Kraken Contest Results are in: Invest in Bitcoins, But Don’t Disregard Ethereum

There are more than 100 cryptocurrencies out there, each one with their own use case, market capitalization, and user base. Virtually anyone with the right skill-set can create their own currency. The open nature of crypto and its FOSS philosophy makes it easy for people to adopt it or invest in it.

The hard part of launching a cryptocurrency is gathering adoption from the public. The cryptocurrency space has always been a hostile place. We are living on the bleeding edge of financial technology and Kraken, one of the leading digital asset exchanges in the world, acknowledges that.

Kraken started an experiment, an international contest directed at several university business schools. The objective was to build the best cryptocurrency portfolio (Bitcoin, Ethereum, or both) with an initial investment of 1 million dollars. The Kraken Case Study Competition was open during a full week. Participants from 13 business schools located in USA, Canada, Brazil, and Portugal submitted their entries.

After a careful analysis, Kraken announced the winners–the Freeman School of Business from Tulane University took the first place; Ted Rogers School of Management from Ryerson University secured the second place; Marriot School of Management from Brigham Young completed the podium in third place.

The prizes were $10 thousand, $5 thousand, $3 thousand for the first, second, and third place, respectively. The competition showed that the business students preferred bitcoin as the main portfolio asset.

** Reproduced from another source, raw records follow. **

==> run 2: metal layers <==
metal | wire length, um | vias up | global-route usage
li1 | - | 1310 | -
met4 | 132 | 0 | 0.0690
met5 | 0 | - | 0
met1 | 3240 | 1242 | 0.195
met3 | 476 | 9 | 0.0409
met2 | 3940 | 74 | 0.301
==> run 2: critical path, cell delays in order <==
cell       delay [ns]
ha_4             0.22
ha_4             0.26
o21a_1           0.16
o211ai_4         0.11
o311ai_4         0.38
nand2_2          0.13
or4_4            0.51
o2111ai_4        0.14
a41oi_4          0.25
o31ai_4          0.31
===== src/rtl/mem_bus_arbiter.sv =====
// Two-core RAM port arbiter: round-robin between cores, dcache over icache
// within a core, BURST_LEN-word dcache bursts and single-word icache fetches.
package mem_bus_pkg;
  typedef enum logic [1:0] {
    FREE   = 2'b00,
    BUSY   = 2'b01,
    ACCESS = 2'b10,
    ERROR  = 2'b11
  } ramstate_t;
endpackage

module mem_bus_arbiter
  import mem_bus_pkg::*;
#(
  parameter int NCORE     = 2,
  parameter int BURST_LEN = 2,
  parameter int CNT_W     = 1
) (
  input  logic                   CLK,
  input  logic                   RST,
  input  logic [NCORE-1:0]       iREN,
  input  logic [NCORE-1:0][31:0] iaddr,
  output logic [NCORE-1:0]       iwait,
  output logic [31:0]            iload,
  input  logic [NCORE-1:0]       dREN,
  input  logic [NCORE-1:0]       dWEN,
  input  logic [NCORE-1:0][31:0] daddr,
  input  logic [NCORE-1:0][31:0] dstore,
  output logic [NCORE-1:0]       dwait,
  output logic [31:0]            dload,
  output logic                   ramREN,
  output logic                   ramWEN,
  output logic [31:0]            ramaddr,
  output logic [31:0]            ramstore,
  input  logic [31:0]            ramload,
  input  logic [1:0]             ramstate,
  output logic                   bus_err
);

  typedef enum logic [1:0] {ARB, SERVE_I, SERVE_D} state_t;

  state_t           state;
  logic             gnt_core;
  logic             rr_ptr;
  logic [CNT_W-1:0] wcnt;
  logic             gnt_wr;

  ramstate_t        rs;
  logic [NCORE-1:0] d_req;
  logic             gnt_req;
  logic             ack;
  logic             err;
  logic             sel_valid;
  logic             sel_core;
  logic             sel_d;

  assign rs    = ramstate_t'(ramstate);
  assign d_req = dREN | dWEN;
  assign iload = ramload;
  assign dload = ramload;

  // A dropped request overrides whatever the RAM reports that cycle.
  always_comb begin
    gnt_req = 1'b0;
    case (state)
      SERVE_I: gnt_req = iREN[gnt_core];
      SERVE_D: gnt_req = d_req[gnt_core];
      default: gnt_req = 1'b0;
    endcase
  end

  assign ack = gnt_req && (rs == ACCESS);
  assign err = gnt_req && (rs == ERROR);

  // Fixed priority walk: d[p], i[p], d[~p], i[~p].
  always_comb begin
    // NOTE: every combinational output gets a default first so no path leaves it unassigned, which would infer a latch.
    sel_valid = 1'b1;
    sel_core  = rr_ptr;
    sel_d     = 1'b1;
    if (d_req[rr_ptr]) begin
      sel_core = rr_ptr;
      sel_d    = 1'b1;
    end else if (iREN[rr_ptr]) begin
      sel_core = rr_ptr;
      sel_d    = 1'b0;
    end else if (d_req[~rr_ptr]) begin
      sel_core = ~rr_ptr;
      sel_d    = 1'b1;
    end else if (iREN[~rr_ptr]) begin
      sel_core = ~rr_ptr;
      sel_d    = 1'b0;
    end else begin
      sel_valid = 1'b0;
    end
  end

  always_comb begin
    iwait    = '1;
    dwait    = '1;
    ramREN   = 1'b0;
    ramWEN   = 1'b0;
    ramaddr  = '0;
    ramstore = '0;
    bus_err  = 1'b0;
    case (state)
      SERVE_I: begin
        ramREN          = 1'b1;
        ramaddr         = iaddr[gnt_core];
        iwait[gnt_core] = ~ack;
        bus_err         = err;
      end
      SERVE_D: begin
        ramREN          = ~gnt_wr;
        ramWEN          = gnt_wr;
        ramaddr         = daddr[gnt_core];
        ramstore        = dstore[gnt_core];
        dwait[gnt_core] = ~ack;
        bus_err         = err;
      end
      default: ;
    endcase
  end

  always_ff @(posedge CLK) begin
    // NOTE: state registers use non-blocking assignments so every flop samples pre-edge values.
    if (RST) begin
      state    <= ARB;
      rr_ptr   <= 1'b0;
      wcnt     <= '0;
      gnt_core <= 1'b0;
      gnt_wr   <= 1'b0;
    end else begin
      case (state)
        ARB: begin
          if (sel_valid) begin
            gnt_core <= sel_core;
            wcnt     <= '0;
            gnt_wr   <= sel_d & dWEN[sel_core];
            state    <= sel_d ? SERVE_D : SERVE_I;
          end
        end
        SERVE_I, SERVE_D: begin
          if (!gnt_req) begin
            state <= ARB;
          end else if (err) begin
            rr_ptr <= ~gnt_core;
            state  <= ARB;
          end else if (ack) begin
            if (state == SERVE_I || wcnt == CNT_W'(BURST_LEN - 1)) begin
              rr_ptr <= ~gnt_core;
              state  <= ARB;
            end else begin
              wcnt <= wcnt + CNT_W'(1);
            end
          end
        end
        default: state <= ARB;
      endcase
    end
  end

endmodule


===== config.mk =====
export PLATFORM = sky130hd
export DESIGN_NAME = mem_bus_arbiter
export DESIGN_NICKNAME = d
export VERILOG_FILES = /design/src/rtl/mem_bus_arbiter.sv
export SDC_FILE = /design/constraint.sdc
export NUM_CORES = 1
export LEC_CHECK = 0
export BUFFER_PORTS_ARGS = -buffer_cell sky130_fd_sc_hd__buf_2
export CAP_MARGIN = 30
export CORE_AREA = 10 10 136 138
export CTS_BUF_LIST = sky130_fd_sc_hd__clkbuf_8 sky130_fd_sc_hd__clkbuf_16
export DETAILED_ROUTE_END_ITERATION = 10
export DIE_AREA = 0 0 146 148
export GPL_TIMING_DRIVEN = 0
export PLACE_DENSITY = 0.51
export SYNTH_ARGS = -nofsm -noshare
export SYNTH_HDL_FRONTEND = slang
export SYNTH_SLANG_ARGS = --single-unit
export TNS_END_PERCENT = 20

===== constraint.sdc =====
create_clock -name CLK -period 2.8 [get_ports CLK]
set_input_delay 0.14 -clock CLK [delete_from_list [all_inputs] [get_ports CLK]]
set_output_delay 0.14 -clock CLK [all_outputs]
set_load 0.05 [all_outputs]

==> results_dict.tcl, run 1 <==
set metrics [dict create \
    clk_pin_slew_ns 0.03 \
    finalMaxSlewViolations 0 \
    avgSynthCellArea_um2 8.06 \
    grt_setup_unrepaired "no" \
    via_per_inst 4.05 \
    final_common_cell "buf_2" \
    io_buffer_count 336 \
    yosysTopAreaCellShare_pct 17.8 \
    tns_ns 0 \
    worstPathRequired_ns 2.66 \
    max-slew-margin-rel_pct 54.3 \
    path_max_fanout 10 \
    route.final.wire_length_um 16800 \
    synthArstFlopShare_pct 0 \
    worstSetupStartpointType "flip-flop" \
    synth_area_leaders "buf_4 (18%), nor2b_1 (14%), mux2_2 (13%), mux2_1 (13%), mux2i_1 (11%)" \
    die_w_um 146 \
    place.detailed.instances 902 \
    max_freq_mhz 414 \
    p_int_uw 694 \
    routabilityCongestion 0.783 \
    r2r_start "state[1]" \
    die_h_um 148 \
    core-area_um2 15700 \
    swShare_pct 53.6 \
    reg2reg_depth 7 \
    ios 369 \
    numCtsBuffers 3 \
    status "finished clean" \
    p_switching_uw 803 \
    synth_cell_types 39 \
    antenna_left 0 \
    period_share_pct 86.2 \
    gr-total-overflow 0 \
    ys_seq_elements 6 \
    num_vias 3663 \
    leakagePower_nw 2.47 \
    drc 0 \
    n_antenna_cell 0 \
    power_frac_comb_pct 78.0 \
    rows 46 \
    synth_edf_count 0 \
    startpoint "state[0]" \
    ff2ff_setup_slack_ns 0.89 \
    wl_per_cell_um 18.6 \
    path_class "reg -> out" \
    nets 927 \
    min_path_cells 2 \
    syn-num-nets 587 \
    dr.pass1.iters 4 \
    synthCells 350 \
    rr_endpoint "state[1]" \
    period_needed_ns 2.41 \
    yosys.area.top_type "buf_4" \
    min_from "RST" \
    cts_tree "built" \
    area_delta_synth_final_pct 71.8 \
    layout-drive-gt1-share_pct 65.4 \
    start_util_pct 18.0 \
    clock_sink_count 6 \
    fin_worst_skew_ns 0.00251 \
    post_dp_cell_area_um2 4770 \
    p_seq_share_pct 6.4 \
    layout_common_cells "buf_2 (344), buf_4 (67), nor2b_1 (65)" \
    cts.htree.levels 1 \
    pwr-share-clk_pct 15.6 \
    whs_ns 0.173 \
    hpwlAfterDp_um 15200 \
    cts_root_buf "clkbuf_16" \
    maxCapViolCount 0 \
    grt_max_degree 11 \
    ys_warn_count 0 \
    instances_no_fill 904 \
    synth_area_um2 2820 \
    hold_class "in -> reg" \
    max-vdd-ir-drop_uv 149 \
    endpoint_kind "output pin" \
    grt_pass1_wl_um 24600 \
    arrival_ns 2.27 \
    die-area_um2 21600 \
    synth-main-ff-cell "dfxtp_1" \
    final_area_um2 4850 \
    tightest_slew_ns 0.680 \
    drt_iter0_drc 86 \
    antenna_found_initial 0 \
    clock_path_buffers 2 \
    first_global_vias 4107 \
    design_power_total_mw 1.50 \
    final_hold_viol_count 0 \
    powerDensity_nw_per_um2 309 \
    grt_use_total_pct 14.1 \
    synth-seq-area-share_pct 4.26 \
    setup_viol 0 \
    hold_end "rr_ptr" \
    postCtsSetupRepairBufs 0 \
    clkLatencyLatePin_ns 0.23 \
]
stage by stage:
step                      util, %  worst slack, ns
after global placement       30.4           0.0845
after CTS                    30.9            0.110
final                        30.8            0.386
after floorplan                 -            0.677
after detailed placement     30.4            0.133
after global routing         30.8            0.134
Yosys cell counts (4+ instances only):
cell and instances:
inv_1 5, nor2b_1 65, buf_4 67, a22oi_1 32
nand2_1 5, nor2_1 8, a21oi_1 4, mux2i_1 32
buf_2 8, clkbuf_1 13, dfxtp_1 6, mux2_1 32
mux2_2 33
layer usage:
layer	vias up	part of all wire (%)	global-route usage (%)
met3	7	10	5.31
li1	1854	-	-
met5	-	0	0
met1	1573	37	14.6
met4	0	0.54	1.50
met2	229	52	27.3
critical path, stage by stage, from the launching register on:
cell and delay (ns):
dfxtp_1 0.31, inv_1 0.08, ha_1 0.37, clkbuf_2 0.37
clkbuf_1 0.32, nor2b_1 0.26, buf_2 0.31
power by group through the flow:
stage	logic [mW]	registers, mW	clock network, mW
final	1.17	0.0961	0.234
after global routing	1.25	0.0973	0.243
after CTS	1.19	0.0963	0.238
after detailed placement	1.19	0.0975	0
after global placement	1.18	0.0976	0
after floorplan	0.821	0.0959	0
cell type report:
cell class                      instances  area, µm²
Buffer                                 89        597
Multi-Input combinational cell        249       2080
Fill cell                            1753      10900
Tap cell                              216        270
Sequential cell                         6        120
Timing Repair Buffer                  336       1680
Clock buffer                            3       75.1
Inverter                                5       18.8
what timing repair did:
action / CTS / global route
gates resized for setup: 1 / 0
cloned: 0 / 0
setup endpoints to repair: 4 / 1
hold buffers: 0 / 0
sequential cells by signal, summed over array words and instances, names as in the netlist:
name / cells
rr_ptr: 1
gnt_wr: 1
wcnt: 1
state: 2
gnt_core: 1
kinds of logic (layout without fill, tap and decap cells):
group,after synthesis,after routing,share of synthesized area (%)
mux,97,97,37.3
compound gates,53,53,14.9
buf+inv,95,433,21.9
simple gates,96,96,20.3
flops,6,6,4.26
fa+ha+maj,3,3,1.33
worst max path at each step:
stage / endpoint / slack, ns / depth (start not counted)
2_1_floorplan: ramstore[10] / 0.68 / 6
3_3_place_gp: ramstore[20] / 0.08 / 7
3_5_place_dp: ramstore[20] / 0.13 / 7
4_1_cts: ramstore[20] / 0.11 / 7
5_1_grt: ramstore[20] / 0.13 / 6
6_report: ramstore[20] / 0.39 / 6
No activity file was read; power rests on OpenSTA's default activity.
==> inputs of run 2 (changes only) <==
Settings changed: REMOVE_ABC_BUFFERS from default to 1.
==> run 2 against run 1 <==
Count of clock-buffer cells in the layout is the same. Sequential power grew 10%. Highest routed layer is now met5. Total power down 20%.
==> results_dict.tcl, run 2 (synthesized netlist as in run 1, its figures left out) <==
set metrics [dict create \
    status "finished clean" \
    largest_reg_flops 2 \
    setup_viol 0 \
    final_common_cell "buf_2" \
    core-area_um2 15700 \
    swShare_pct 48.5 \
    max_freq_mhz 408 \
    dr.pass1.iters 4 \
    design_power_total_mw 1.20 \
    drt_iter0_drc 87 \
    worstSetupStartpointType "flip-flop" \
    io_buffer_count 272 \
    path_max_fanout 38 \
    cts.htree.levels 1 \
    pwr-share-clk_pct 20.1 \
    tns_ns 0 \
    route.final.wire_length_um 15000 \
    path_class "reg -> out" \
    max-slew-margin-rel_pct 40.6 \
    leakagePower_nw 1.87 \
    largest-register "state" \
    clkLatencyLatePin_ns 0.23 \
    start_util_pct 18.0 \
    ctsHoldBuffers 0 \
    hpwlAfterDp_um 12900 \
    num_vias 3160 \
    grt_use_total_pct 12.1 \
    ctsResizeCount 0 \
    die_h_um 148 \
    whs_ns 0.173 \
    power_frac_comb_pct 71.0 \
    p_int_uw 619 \
    reg2reg_depth 6 \
    utilization_pct 25.6 \
    first_global_vias 3211 \
    antenna_left 0 \
    clock_path_buffers 2 \
    grt_pass1_wl_um 20500 \
    hold_class "in -> reg" \
    powerDensity_nw_per_um2 299 \
    final_hold_viol_count 0 \
    arrival_ns 2.31 \
    clock_sink_count 6 \
    maxCapViolCount 0 \
    antenna_found_initial 0 \
    layout-drive-gt1-share_pct 58.6 \
    fin_worst_skew_ns 0.00132 \
    cts_tree "built" \
    p_seq_share_pct 8.8 \
    rows 46 \
    numCtsBuffers 3 \
    nets 777 \
    layout_common_cells "buf_2 (272), nor2b_1 (65), mux2_2 (33)" \
    die_w_um 146 \
    drc 0 \
    min_path_cells 2 \
    fillCellCount 1752 \
    p_switching_uw 582 \
    register_area_um2 124 \
    via_per_inst 4.19 \
    clk_pin_slew_ns 0.04 \
    grt_max_degree 62 \
    period_needed_ns 2.45 \
    area_delta_synth_final_pct 42.4 \
    grt_setup_unrepaired "no" \
    cts_root_buf "clkbuf_16" \
    tightest_slew_ns 0.891 \
    ios 369 \
    gr-total-overflow 0 \
    worstPathRequired_ns 2.66 \
    die-area_um2 21600 \
    finalMaxSlewViolations 0 \
    max-vdd-ir-drop_uv 347 \
    n_antenna_cell 0 \
    period_share_pct 87.6 \
    postCtsSetupRepairBufs 0 \
    endpoint_kind "output pin" \
    routabilityCongestion 0.789 \
    wl_per_cell_um 19.8 \
    multi_input_area_um2 2090 \
]
run 2: cell types whose count changed in the layout (fill, tap and decap cells not counted), sizes merged:
cell	change
buf	-138
clkbuf	-12
inv	+1
run 2: metal layers:
metal / vias to the layer above / track usage, % / wire (µm)
li1: 1562 / - / -
met1: 1405 / 13.4 / 5840
met2: 184 / 19.2 / 6810
met3: 7 / 8.42 / 2140
met4: 2 / 0.801 / 46
met5: - / 4.50 / 112
run 2: metrics by stage:
| step | instance area (µm²) | instances | setup slack (ns) |
|---|---|---|---|
| floorplan | 2220 | 260 | -1.61 |
| global placement | 3850 | 748 | -2.74 |
| detailed placement | 3940 | 751 | 0.518 |
| CTS | 4020 | 755 | 0.262 |
| global route | 4020 | 755 | 0.0930 |
| finish | 4020 | 755 | 0.347 |
run 2: final timing paths:
| kind | startpoint | end | slack (ns) |
|---|---|---|---|
| worst min-delay path | RST | wcnt | 0.17 |
| worst min register to register | state[0] | state[0] | 0.53 |
| worst max register to register | state[0] | rr_ptr | 0.68 |
| worst max-delay path | state[1] | iwait[0] | 0.35 |
run 2: critical path: stages, from the launching register on:
cell     delay (ns)
dfxtp_1        0.30
inv_1          0.09
ha_2           0.78
a32oi_4        0.17
nor4_1         0.36
nand2_1        0.10
buf_2          0.26
run 2: power by group through the flow:
stage | registers, mW | logic, mW | clock network, mW
final | 0.106 | 0.853 | 0.242
after detailed placement | 0.108 | 0.861 | 0
after floorplan | 0.115 | 0.550 | 0
after global placement | 0.124 | 0.837 | 0
after global routing | 0.108 | 0.911 | 0.251
after CTS | 0.106 | 0.863 | 0.243
run 2: cell type report:
cell class                      instances  share of cell area [%]
Clock buffer                            3                    1.87
Clock inverter                          1                  0.0935
Inverter                                5                   0.467
Multi-Input combinational cell        249                    52.0
Sequential cell                         6                    3.08
Tap cell                              216                    6.73
Timing Repair Buffer                  275                    35.8
==> inputs of run 3 (changes only) <==
Settings changed: CTS_CLUSTER_SIZE from default to 40, PLACE_DENSITY 0.51 to default, SLEW_MARGIN from default to 10.
==> run 3 against run 2 <==
Core utilization rose by 0.18 points. Design area rose by 0.69%. Via count rose by 2.7%.
==> results_dict.tcl, run 3 (synthesized netlist as in run 1, its figures left out) <==
set metrics [dict create \
    drt_iter0_drc 139 \
    p_seq_share_pct 9.0 \
    n_antenna_cell 0 \
    num_vias 3246 \
    grt_pass1_wl_um 21200 \
    max-slew-margin-rel_pct 51.1 \
    powerDensity_nw_per_um2 297 \
    reg2reg_depth 5 \
    gr-total-overflow 0 \
    finalMaxSlewViolations 0 \
    hpwlAfterDp_um 13000 \
    largest-register "state" \
    area_delta_synth_final_pct 43.3 \
    pwr-share-clk_pct 19.8 \
    io_buffer_count 272 \
    hold_class "in -> reg" \
    core-area_um2 15700 \
    hold_end "gnt_core" \
    setup_viol 0 \
    die-area_um2 21600 \
    first_global_vias 3483 \
    antenna_found_initial 0 \
    min_from "RST" \
    largest_reg_flops 2 \
    clkLatencyLatePin_ns 0.23 \
    period_needed_ns 2.49 \
    cts_tree "built" \
    min_path_cells 2 \
    rr_endpoint "rr_ptr" \
    rows 46 \
    ctsResizeCount 0 \
    ios 369 \
    worstPathRequired_ns 2.66 \
    max_freq_mhz 402 \
    ctsHoldBuffers 0 \
    arrival_ns 2.35 \
    layout-drive-gt1-share_pct 58.7 \
    fin_worst_skew_ns 0.00290 \
    layout_common_cells "buf_2 (272), nor2b_1 (65), mux2_2 (33)" \
    drc 0 \
    die_h_um 148 \
    tightest_slew_ns 0.728 \
    final_hold_viol_count 0 \
    numCtsBuffers 3 \
    p_int_uw 621 \
    dp_slack_ns 0.521 \
    status "finished clean" \
    swShare_pct 48.3 \
    design_power_total_mw 1.20 \
    tns_ns 0 \
    path_class "reg -> out" \
    setup_slack_ns 0.310 \
    via_per_inst 4.29 \
    clock_path_buffers 2 \
    clk_pin_slew_ns 0.04 \
    whs_ns 0.174 \
    cts_root_buf "clkbuf_16" \
    routabilityCongestion 0.810 \
    power_frac_comb_pct 71.2 \
    start_util_pct 18.0 \
    final_common_cell "buf_2" \
    die_w_um 146 \
    cpPeakStageDelay_ns 0.77 \
    period_share_pct 88.9 \
    leakagePower_nw 1.88 \
    antenna_left 0 \
    grt_max_degree 54 \
    postCtsSetupRepairBufs 0 \
    dr.pass1.iters 4 \
    cts.htree.levels 1 \
    route.final.wire_length_um 14900 \
    path_max_fanout 53 \
    maxCapViolCount 0 \
    clock_sink_count 6 \
    crit_chain "or3b_1 > a32oi_4 > nor2_1 > nand4b_1 > buf_2" \
    nets 778 \
    crit_path_top_delay_cell "dfxtp_4" \
    max-vdd-ir-drop_uv 225 \
    p_switching_uw 579 \
    wl_per_cell_um 19.7 \
    ff2ff_setup_slack_ns 0.72 \
    endpoint_kind "output pin" \
    worstSetupStartpointType "flip-flop" \
    grt_setup_unrepaired "no" \
    grt_use_total_pct 12.4 \
    r2r_start "state[0]" \
    utilization_pct 25.7 \
]
run 3: worst max-delay path by stage:
stage | startpoint | slack [ns] | depth (start not counted) | end
after global placement | gnt_core | -2.68 | 5 | dwait[0]
after CTS | gnt_core | 0.27 | 5 | dwait[1]
final | gnt_core | 0.31 | 5 | dwait[1]
after floorplan | gnt_core | -1.61 | 4 | dwait[0]
after global routing | state[0] | 0.17 | 6 | iwait[0]
after detailed placement | gnt_core | 0.52 | 5 | ramaddr[18]
run 3: layout make-up:
| type | instances | area [µm²] |
|---|---|---|
| Multi-Input combinational cell | 249 | 2090 |
| Sequential cell | 6 | 124 |
| Inverter | 5 | 18.8 |
| Clock buffer | 3 | 75.1 |
| Fill cell | 1754 | 11700 |
| Tap cell | 216 | 270 |
| Clock inverter | 1 | 3.75 |
| Timing Repair Buffer | 276 | 1460 |
run 3: critical path, delay by kind of cell, from the launching register on:
kind	cells	cell delay, ns
AO/OA/AOI/OAI	1	0.36
AND/OR/NAND/NOR	3	0.70
buffers and inverters	1	0.27
flip-flops	1	0.77
run 3: power by group through the flow:
stage | logic, mW | registers (mW) | clock network (mW)
floorplan | 0.550 | 0.115 | 0
global placement | 0.835 | 0.123 | 0
detailed placement | 0.864 | 0.110 | 0
CTS | 0.865 | 0.108 | 0.243
global route | 0.918 | 0.110 | 0.248
finish | 0.855 | 0.108 | 0.237
run 3: stage by stage:
stage | std cells | instance area [µm²]
3_3_place_gp | 748 | 3850
2_1_floorplan | 260 | 2220
4_1_cts | 756 | 4040
6_report | 756 | 4040
3_5_place_dp | 752 | 3970
5_1_grt | 756 | 4040
run 3: layer usage:
layer | vias up | routed length [µm] | GRT usage, %
li1 | 1554 | - | -
met4 | 4 | 51 | 1.20
met2 | 229 | 6560 | 19.1
met3 | 8 | 2450 | 9.86
met5 | - | 149 | 5.92
met1 | 1451 | 5670 | 13.0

The three winners explained that, although the sanest decision was to invest the majority of funds in Bitcoin, it would be foolish to disregard Ethereum’s main token, Ether. The Tulane students (first place winners) allocated 67% of the funds to Bitcoin and a 33% to Ether. The students made price analysis on weekly charts to reach their conclusions.

On the other hand, Ryerson students decided to survey the opinion of several FinTech and financial experts about the impact of both Bitcoin and Ethereum in e-commerce and other financial sectors. According to the survey, the majority of experts favored Bitcoin, thus the students from Ryerson decided to allocate 69% of the portfolio to Bitcoin, and the remaining 31% to Ether.  Lastly, Brigham Young business School analyzed the supply and demand offers, security, liquidity, and volatility to make a conclusion–78% will go to Bitcoin and 22% to Ethereum.

Both platforms offer many opportunities, with a high growth potential. Tulane students remarked that Bitcoin and Ethereum are technologies destined to coexist, and that they don’t predate each other.